Expected performance difference between ConstantCallSite and unchanging MutableCallSite

Rémi Forax forax at univ-mlv.fr
Tue May 17 01:32:35 PDT 2011


  Le 16/05/2011 15:29, Charles Oliver Nutter a écrit :
> On Mon, May 16, 2011 at 2:50 AM, Rémi Forax<forax at univ-mlv.fr>  wrote:
>> Theoretically, the is no speed difference between a  ConstantCallSite
>> and a MutableCallSite that at some point never mutate.
>> The difference is more that a MutableCallsite has to keep metada
>> to trigger a de-optimization and not the ConstantCallSite.
>>
>> Now, practically, I don't know if hotspot make a difference between them.
>>
>> Charles, in your case you have two options:
>> First, you are able to serialize the literal in the bytecode, the trick is
>> that you can see an array of byte as a String, Terence Parr explains that
>> 2 or 3 years ago at the JVM Summit.
> Yes, I have been using this trick on and off since I started working
> on JRuby in 2006...it works, but it still requires unpacking the bytes
> and constructing a new byte[] every time, which is quite a bit more
> overhead than being able to bind a byte[] or ByteList directly into a
> constant MH.

if you combine it with the bootstrap method mecanism,
you can do the unpacking once when needed.

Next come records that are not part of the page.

What follows belongs to an exercise in optimizing a design on an open flow for small area and a short achievable clock period; a production flow would make more cautious choices. Only simulation tests tie the RTL to the original design; equivalence was not proved. No activity file was given, so power comes from the tool's default toggle rates.

==> flow/design.v <==
module dc_blocker (
    input  wire               clk,
    input  wire               rst,        
    input  wire               in_valid,
    input  wire signed [39:0] x,
    input  wire               track,
    input  wire               load,
    input  wire        [2:0]  corner,
    output reg                out_valid,
    output reg  signed [39:0] y,
    output wire signed [71:0] base
);
    reg        busy;
    reg  [7:0] ph;           
    reg  [39:0] x_r;
    reg        load_r;       
    reg        neg4;         
    reg        b_zero, s_zero;
    reg        wsh;          
    reg  [2:0] wcount;
    wire last = ph[7];
    wire acc  = in_valid & ~rst & (~busy | last);
    wire spec = ~busy | last;                  
    reg  [77:0] bph;
    reg  [51:0] sph;
    reg  [39:0] win0, win1, win2, win3, win4, win5, win6;
    assign base = bph[77:6];
    reg  [7:0] r_sa, r_sb, r_neg;
    reg  [3:0] r_p8;
    wire [8:0] sel_in;       
    assign sel_in[7] = load;
    assign sel_in[8] = ~load & (~track | (corner == 3'd7));
    genvar gc;
    generate
        for (gc = 0; gc < 7; gc = gc + 1) begin : g_sel
            assign sel_in[gc] = ~load & track & (corner == gc);
        end
    endgenerate
    wire [9:0] c_nz, c_two, c_neg;
    assign c_nz[0]  = sel_in[0] | sel_in[2] | sel_in[3] | sel_in[4] | sel_in[6];
    assign c_two[0] = sel_in[0] | sel_in[2];
    assign c_neg[0] = sel_in[0] | sel_in[2] | sel_in[5] | sel_in[7] | sel_in[8];
    assign c_nz[1]  = sel_in[0] | sel_in[1] | sel_in[3] | sel_in[4] | sel_in[5] | sel_in[6];
    assign c_two[1] = sel_in[0] | sel_in[4] | sel_in[5];
    assign c_neg[1] = sel_in[0] | sel_in[1] | sel_in[3] | sel_in[4] | sel_in[6];
    assign c_nz[2]  = sel_in[1] | sel_in[2] | sel_in[3];
    assign c_two[2] = sel_in[3];
    assign c_neg[2] = sel_in[1];
    assign c_nz[3]  = sel_in[2] | sel_in[3] | sel_in[4];
    assign c_two[3] = sel_in[3];
    assign c_neg[3] = sel_in[2] | sel_in[3];
    assign c_nz[4]  = sel_in[0] | sel_in[2] | sel_in[4] | sel_in[5];
    assign c_two[4] = sel_in[0] | sel_in[2] | sel_in[5];
    assign c_neg[4] = sel_in[0] | sel_in[2] | sel_in[4];
    assign c_nz[5]  = sel_in[0] | sel_in[1] | sel_in[3] | sel_in[4] | sel_in[5] | sel_in[6];
    assign c_two[5] = sel_in[0] | sel_in[4] | sel_in[5];
    assign c_neg[5] = sel_in[0] | sel_in[1] | sel_in[3] | sel_in[4];
    assign c_nz[6]  = sel_in[0] | sel_in[1] | sel_in[2] | sel_in[3] | sel_in[6];
    assign c_two[6] = sel_in[0] | sel_in[3];
    assign c_neg[6] = sel_in[1] | sel_in[2] | sel_in[3];
    assign c_nz[7]  = sel_in[1] | sel_in[2] | sel_in[4] | sel_in[5] | sel_in[6];
    assign c_two[7] = sel_in[2] | sel_in[6];
    assign c_neg[7] = sel_in[4];
    assign c_nz[8]  = sel_in[3] | sel_in[4] | sel_in[7];
    assign c_two[8] = sel_in[4];
    assign c_neg[8] = 1'b0;
    assign c_nz[9]  = sel_in[5] | sel_in[6];
    assign c_two[9] = sel_in[6];
    assign c_neg[9] = 1'b0;
    wire [3:0] c_p8 = {sel_in[6], sel_in[5], sel_in[4], sel_in[3] | sel_in[7]};
    wire [3:0] xs = load_r ? ph[5:2] : ph[4:1];
    wire [12:0] xf7 = ({13{xs[0]}} & {x_r[6:0], 6'd0}) |
                      ({13{xs[1]}} & x_r[19:7]) |
                      ({13{xs[2]}} & x_r[32:20]) |
                      ({13{xs[3]}} & {{6{x_r[39]}}, x_r[39:33]});
    wire [3:0] ws = xs & {4{wcount == 3'd7}};
    wire [12:0] w6f = ({13{ws[0]}} & {win6[6:0], 6'd0}) |
                      ({13{ws[1]}} & win6[19:7]) |
                      ({13{ws[2]}} & win6[32:20]) |
                      ({13{ws[3]}} & {{6{win6[39]}}, win6[39:33]});
    wire [12:0] s_rd = s_zero ? 13'd0 : sph[12:0];
    reg  [12:0] b_dr;
    always @* begin
        if (~busy)
            b_dr = bph[18:6];
        else if (ph[0] | ph[7])
            b_dr = bph[31:19];
        else if (ph[1])
            b_dr = bph[44:32];
        else if (ph[2])
            b_dr = bph[57:45];
        else if (ph[3])
            b_dr = bph[70:58];
        else
            b_dr = {{6{bph[77]}}, bph[77:71]};
        if (b_zero && !last) b_dr = 13'd0;
    end
    wire [12:0] b_rd = b_zero ? 13'd0 :
                       ph[7] ? bph[77:65] :
                       ph[2] ? bph[12:0] : bph[25:13];
    reg  [12:0] h0, h1, h2;           
    reg         dcy;
    reg  [13:0] dsum;
    always @* begin
        dsum = 14'd0;
        if (spec)
            dsum = {1'b0, ~b_dr} + 14'd1;
        else if (~load_r) begin
            if (~ph[5] & ~ph[6])
                dsum = {1'b0, xf7} + {1'b0, ~b_dr} + {13'd0, dcy};
            else
                dsum = {1'b0, {13{h0[12]}}};
        end else begin
            if (|ph[5:2])
                dsum = {1'b0, xf7} + {1'b0, s_rd} + {13'd0, dcy};
            else if (ph[6])
                dsum = {1'b0, {13{h0[12]}}};
        end
    end
    always @(posedge clk) begin
        h0  <= dsum[12:0];
        dcy <= (load_r & (ph[0] | ph[1])) ? 1'b0 : dsum[13];
        h1  <= (spec | (load_r & ph[0])) ? 13'd0 : h0;
        h2  <= spec ? 13'd0 : h1;
    end
    wire [38:0] hist = {h0, h1, h2};
    wire [12:0] rr [0:8];
    genvar gi;
    generate
        for (gi = 0; gi < 8; gi = gi + 1) begin : g_row
            wire [12:0] one = hist[26 - 2*gi + 12 : 26 - 2*gi];
            wire [12:0] two = hist[25 - 2*gi + 12 : 25 - 2*gi];
            assign rr[gi] = (({13{r_sa[gi]}} & one) | ({13{r_sb[gi]}} & two)) ^ {13{r_neg[gi]}};
        end
    endgenerate
    assign rr[8] = ({13{r_p8[0]}} & hist[22:10]) | ({13{r_p8[1]}} & hist[21:9]) |
                   ({13{r_p8[2]}} & hist[20:8])  | ({13{r_p8[3]}} & hist[19:7]);
    wire [12:0] brow = (ph[0] | ph[1]) ? 13'd0 :
                       ph[2] ? {b_rd[12:6] & {7{~load_r}}, 1'b1, 5'd0} :
                       load_r ? 13'd0 : b_rd;
    function [33:0] csa;              
        input [16:0] a, b, c;
        reg   [16:0] m;
        begin
            m   = (a & b) | (a & c) | (b & c);
            csa = {m[15:0], 1'b0, a ^ b ^ c};
        end
    endfunction
    wire [16:0] e0 = {4'd0, rr[0]}, e1 = {4'd0, rr[1]}, e2 = {4'd0, rr[2]},
                e3 = {4'd0, rr[3]}, e4 = {4'd0, rr[4]}, e5 = {4'd0, rr[5]},
                e6 = {4'd0, rr[6]}, e7 = {4'd0, rr[7]}, e8 = {4'd0, rr[8]},
                eb = {4'd0, brow};
    wire [33:0] l1a = csa(e0, e1, e2);
    wire [33:0] l1b = csa(e3, e4, e5);
    wire [33:0] l1c = csa(e6, e7, e8);
    wire [33:0] l2a = csa(l1a[16:0], l1a[33:17], l1b[16:0]);
    wire [33:0] l2b = csa(l1b[33:17], l1c[16:0], l1c[33:17]);
    wire [33:0] l3  = csa(l2a[16:0], l2a[33:17], l2b[16:0]);
    wire [33:0] l4  = csa(l3[16:0], l3[33:17], l2b[33:17]);
    wire [33:0] l5  = csa(l4[16:0], l4[33:17], eb);
    reg  [16:0] sv, cv;
    always @(posedge clk) begin
        sv  <= l5[16:0];
        cv  <= l5[33:17];
    end
    wire        b0  = b_zero ? 1'b0 : bph[6];
    reg  [3:0]  cr;
    wire [3:0]  cin = ph[1] ? ((neg4 ? 4'd4 : 4'd1) - {3'd0, b0}) : cr;
    wire [12:0] a7m  = (load_r ? hist[22:10] : b_rd) - {9'd0, k7};
    wire [25:0] rsum = {ph[7] ? a7m : 13'd0, 13'd0} + {9'd0, sv} + {9'd0, cv} + {22'd0, cin};
    wire [12:0] dig  = rsum[12:0];
    wire [3:0]  crn  = rsum[16:13];
    wire [12:0] dig7 = rsum[25:13];
    reg         t_z, t_o;
    wire        tie = b0 ? (t_o & (&dig[5:0])) : (t_z & ~(|dig[5:0]));
    wire [12:0] bnew = ph[3] ? {dig[12:7], tie ? b0 : dig[6], dig[5:0]} : dig;
    wire [8:0]  r7 = {(|r_p8) & h0[12], ((r_sa | r_sb) & {8{h0[12]}}) ^ r_neg};
    wire [3:0]  k7n = load_r ? 4'd1 :
                      r7[0] + r7[1] + r7[2] + r7[3] + r7[4] + r7[5] + r7[6] +
                      r7[7] + r7[8];
    reg  [3:0]  k7;
    always @(posedge clk)
        k7 <= k7n;
    always @(posedge clk) begin
        cr <= crn;
        if (ph[1]) begin
            t_z <= ~(|dig);
            t_o <= &dig;
        end else if (ph[2]) begin
            t_z <= t_z & ~(|dig);
            t_o <= t_o & (&dig);
        end
    end
    wire [12:0] a_d = load_r ? hist[22:10] : b_rd;
    reg         sticky;
    wire        up = a_d[11] & (sticky | (|a_d[10:0]) | a_d[12]);
    wire [12:0] xf1 = ({13{ph[4]}} & {x_r[0], 12'd0}) |
                      ({13{ph[5]}} & x_r[13:1]) |
                      ({13{ph[6]}} & x_r[26:14]) |
                      ({13{ph[7]}} & x_r[39:27]);
    reg         ybor;
    wire [13:0] ysub = {x_r[39] & ph[7], xf1} -
                       {a_d[12] & ph[7], ph[4] ? {a_d[12], 12'd0} : a_d} -
                       (ph[4] ? {1'b0, up, 12'd0} : {13'd0, ybor});
    wire        y40 = ysub[13];
    wire        ovf = y40 ^ ysub[12];
    always @(posedge clk) begin
        if (ph[2])
            sticky <= |a_d[12:6];
        else if (ph[3])
            sticky <= sticky | (|a_d);
        ybor <= ysub[13];
        if (last & ovf)
            y <= y40 ? 40'h8000000000 : 40'h7fffffffff;
        else
            y <= {ysub[12:0], y[39:13]};
    end
    wire        sa_act = |xs;
    reg  [1:0]  scy;
    wire [14:0] ssum = s_rd + xf7 + {2'b00, ~w6f} + (xs[0] ? 2'd1 : scy);
    always @(posedge clk) begin
        scy <= ssum[14:13];
        if (sa_act)
            sph <= {ssum[12:0], sph[51:13]};
    end
    always @(posedge clk) begin
        if (spec) begin
            x_r    <= x;
            load_r <= load;
            neg4   <= |sel_in[4:0];
            r_sa   <= c_nz[7:0] & ~c_two[7:0];
            r_sb   <= c_nz[7:0] & c_two[7:0];
            r_neg  <= c_neg[7:0];
            r_p8   <= c_p8;
        end
        wsh <= ph[6];
        if (|ph[7:3])
            bph[64:0] <= {bnew, bph[64:13]};
        if (wsh)
            bph[77:65] <= dig7;
        if (wsh) begin
            win0 <= x_r; win1 <= win0; win2 <= win1; win3 <= win2;
            win4 <= win3; win5 <= win4; win6 <= win5;
        end
        if (rst) begin
            busy      <= 1'b0;
            ph        <= 8'd0;
            out_valid <= 1'b0;
            b_zero    <= 1'b1;
            s_zero    <= 1'b1;
            wcount    <= 3'd0;
        end else begin
            out_valid <= last;
            ph <= {ph[6:0], acc};
            if (acc)
                busy <= 1'b1;
            else if (last)
                busy <= 1'b0;
            if (last) begin
                b_zero <= 1'b0;
                if (wcount != 3'd7) wcount <= wcount + 3'd1;
            end
            if (xs[3])
                s_zero <= 1'b0;
        end
    end
endmodule
Settings: LEC_CHECK=0, CAP_MARGIN=20, CORE_MARGIN=2, CORE_UTILIZATION=65, SLEW_MARGIN=20; clock period 20.0 ns.
standard.sh (not shown) runs the stock make flow with config.mk's settings and CLKGATE_MAP_FILE= SYNTH_SCRIPT=/design/flow/synth_recipe.tcl, a recipe that flattens the netlist after the stock synthesis.
==> flow/flow/run.sh <==
#!/bin/bash
set -e
export BUFFER_PORTS_ARGS="-buffer_cell sky130_fd_sc_hd__buf_2"
export SETUP_SLACK_MARGIN=14.8
bash standard.sh > standard.log 2>&1
Next try:
--- a/flow/design.v
+++ b/flow/design.v
@@ -25,8 +25,7 @@
     reg  [51:0] sph;
     reg  [39:0] win0, win1, win2, win3, win4, win5, win6;
     assign base = bph[77:6];
-    reg  [7:0] r_sa, r_sb, r_neg;
-    reg  [3:0] r_p8;
+    reg  [9:0] r_nz, r_two, r_neg;
     wire [8:0] sel_in;       
     assign sel_in[7] = load;
     assign sel_in[8] = ~load & (~track | (corner == 3'd7));
@@ -67,7 +66,6 @@
     assign c_nz[9]  = sel_in[5] | sel_in[6];
     assign c_two[9] = sel_in[6];
     assign c_neg[9] = 1'b0;
-    wire [3:0] c_p8 = {sel_in[6], sel_in[5], sel_in[4], sel_in[3] | sel_in[7]};
     wire [3:0] xs = load_r ? ph[5:2] : ph[4:1];
     wire [12:0] xf7 = ({13{xs[0]}} & {x_r[6:0], 6'd0}) |
                       ({13{xs[1]}} & x_r[19:7]) |
@@ -124,17 +122,15 @@
         h2  <= spec ? 13'd0 : h1;
     end
     wire [38:0] hist = {h0, h1, h2};
-    wire [12:0] rr [0:8];
+    wire [12:0] rr [0:9];
     genvar gi;
     generate
-        for (gi = 0; gi < 8; gi = gi + 1) begin : g_row
+        for (gi = 0; gi < 10; gi = gi + 1) begin : g_row
             wire [12:0] one = hist[26 - 2*gi + 12 : 26 - 2*gi];
             wire [12:0] two = hist[25 - 2*gi + 12 : 25 - 2*gi];
-            assign rr[gi] = (({13{r_sa[gi]}} & one) | ({13{r_sb[gi]}} & two)) ^ {13{r_neg[gi]}};
+            assign rr[gi] = ({13{r_nz[gi]}} & (r_two[gi] ? two : one)) ^ {13{r_neg[gi]}};
         end
     endgenerate
-    assign rr[8] = ({13{r_p8[0]}} & hist[22:10]) | ({13{r_p8[1]}} & hist[21:9]) |
-                   ({13{r_p8[2]}} & hist[20:8])  | ({13{r_p8[3]}} & hist[19:7]);
     wire [12:0] brow = (ph[0] | ph[1]) ? 13'd0 :
                        ph[2] ? {b_rd[12:6] & {7{~load_r}}, 1'b1, 5'd0} :
                        load_r ? 13'd0 : b_rd;
@@ -149,15 +145,16 @@
     wire [16:0] e0 = {4'd0, rr[0]}, e1 = {4'd0, rr[1]}, e2 = {4'd0, rr[2]},
                 e3 = {4'd0, rr[3]}, e4 = {4'd0, rr[4]}, e5 = {4'd0, rr[5]},
                 e6 = {4'd0, rr[6]}, e7 = {4'd0, rr[7]}, e8 = {4'd0, rr[8]},
-                eb = {4'd0, brow};
+                e9 = {4'd0, rr[9]}, eb = {4'd0, brow};
     wire [33:0] l1a = csa(e0, e1, e2);
     wire [33:0] l1b = csa(e3, e4, e5);
     wire [33:0] l1c = csa(e6, e7, e8);
     wire [33:0] l2a = csa(l1a[16:0], l1a[33:17], l1b[16:0]);
     wire [33:0] l2b = csa(l1b[33:17], l1c[16:0], l1c[33:17]);
-    wire [33:0] l3  = csa(l2a[16:0], l2a[33:17], l2b[16:0]);
-    wire [33:0] l4  = csa(l3[16:0], l3[33:17], l2b[33:17]);
-    wire [33:0] l5  = csa(l4[16:0], l4[33:17], eb);
+    wire [33:0] l3a = csa(l2a[16:0], l2a[33:17], l2b[16:0]);
+    wire [33:0] l3b = csa(l2b[33:17], e9, eb);
+    wire [33:0] l4  = csa(l3a[16:0], l3a[33:17], l3b[16:0]);
+    wire [33:0] l5  = csa(l4[16:0], l4[33:17], l3b[33:17]);
     reg  [16:0] sv, cv;
     always @(posedge clk) begin
         sv  <= l5[16:0];
@@ -174,10 +171,10 @@
     reg         t_z, t_o;
     wire        tie = b0 ? (t_o & (&dig[5:0])) : (t_z & ~(|dig[5:0]));
     wire [12:0] bnew = ph[3] ? {dig[12:7], tie ? b0 : dig[6], dig[5:0]} : dig;
-    wire [8:0]  r7 = {(|r_p8) & h0[12], ((r_sa | r_sb) & {8{h0[12]}}) ^ r_neg};
+    wire [9:0]  r7 = (r_nz & {10{h0[12]}}) ^ r_neg;
     wire [3:0]  k7n = load_r ? 4'd1 :
                       r7[0] + r7[1] + r7[2] + r7[3] + r7[4] + r7[5] + r7[6] +
-                      r7[7] + r7[8];
+                      r7[7] + r7[8] + r7[9];
     reg  [3:0]  k7;
     always @(posedge clk)
         k7 <= k7n;
@@ -228,10 +225,9 @@
             x_r    <= x;
             load_r <= load;
             neg4   <= |sel_in[4:0];
-            r_sa   <= c_nz[7:0] & ~c_two[7:0];
-            r_sb   <= c_nz[7:0] & c_two[7:0];
-            r_neg  <= c_neg[7:0];
-            r_p8   <= c_p8;
+            r_nz   <= c_nz;
+            r_two  <= c_two;
+            r_neg  <= c_neg;
         end
         wsh <= ph[6];
         if (|ph[7:3])
=>
- The new run ran to the end with no violations
- worst setup slack loses 35 ps
- global-route usage went down by 1.8 points
- combinational power went down by about 6%
- final area went up by 3.0%
- sequential share of layout area went down by 1.6 points
- area after synthesis went up by 3.1%
- fmax went down by 0.66%
- total power went down by 3.0%
- utilization went down by 0.77 points
- wire length went down by 0.38%

-- separate check: timing with driven ports --
How much do the figures lean on ideal ports? The routed layouts below were timed once more, with nothing changed but the port constraints.
Step 1, drivers: a clkbuf_16 drives clk and a buf_2 each remaining input, both assumed.
Step 2 also shifts input and output timing later by t, the mid clock arrival at the registers, as if the neighbouring blocks saw the same clock.
Slacks: no drivers / after step 1 / after step 2; pairs: no drivers / after step 1.
run	shift t [ns]	setup slack, ns	hold slack, ns
the first run	0.691	14.690 / 14.627 / 14.676	0.376 / 0.376 / 0.376
the second run	0.691	14.655 / 14.593 / 14.763	0.413 / 0.413 / 0.413
After both steps setup and hold are still met in every run listed. For the first run, which loses most, drivers alone change the setup slack by -0.063 ns; drivers and shift together by -0.014 ns.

>> Second, if you know the org.jruby.Ruby instance when generating
>> the code, you can cache it and look it up in the BSM.
> Well, that's a bridge I'm going to have to cross soon. Because the the
> call sites are associated with code at the bytecode level, and the
> call sites are not localized to a given JRuby runtime, we will need to
> isolate jitted code across JRuby instances. At the moment, we do allow
> sharing that code...disallowing that sharing should not be
> particularly difficult.
>
> More difficult, however, will be allowing precompiled code to have
> unique call site information for each JRuby runtime. Normally it's all
> loaded in the same classloader, so isolating them will be trickier and
> require manual intervention. Currently all generated bytecode isolates
> call sites by instantiating a cache and associating it with an
> instance of the script. Each runtime then has its own instance of the
> script, and call sites are isolated. invokedynamic call sites
> essentially move call site information to a static level.
>
> This will affect other languages, I'm sure...so other language
> implementers probably should keep it in mind; invokedynamic call sites
> are bound on a classloader-global basis.

I've this problem with the web part of PHP.reboot:
should I have one runtime by HTTP request or one global ?
I've started with one runtime by request and switch to one global
because it was easier to implement. Clearly the relation between
a runtime and the callsites is far from obvious.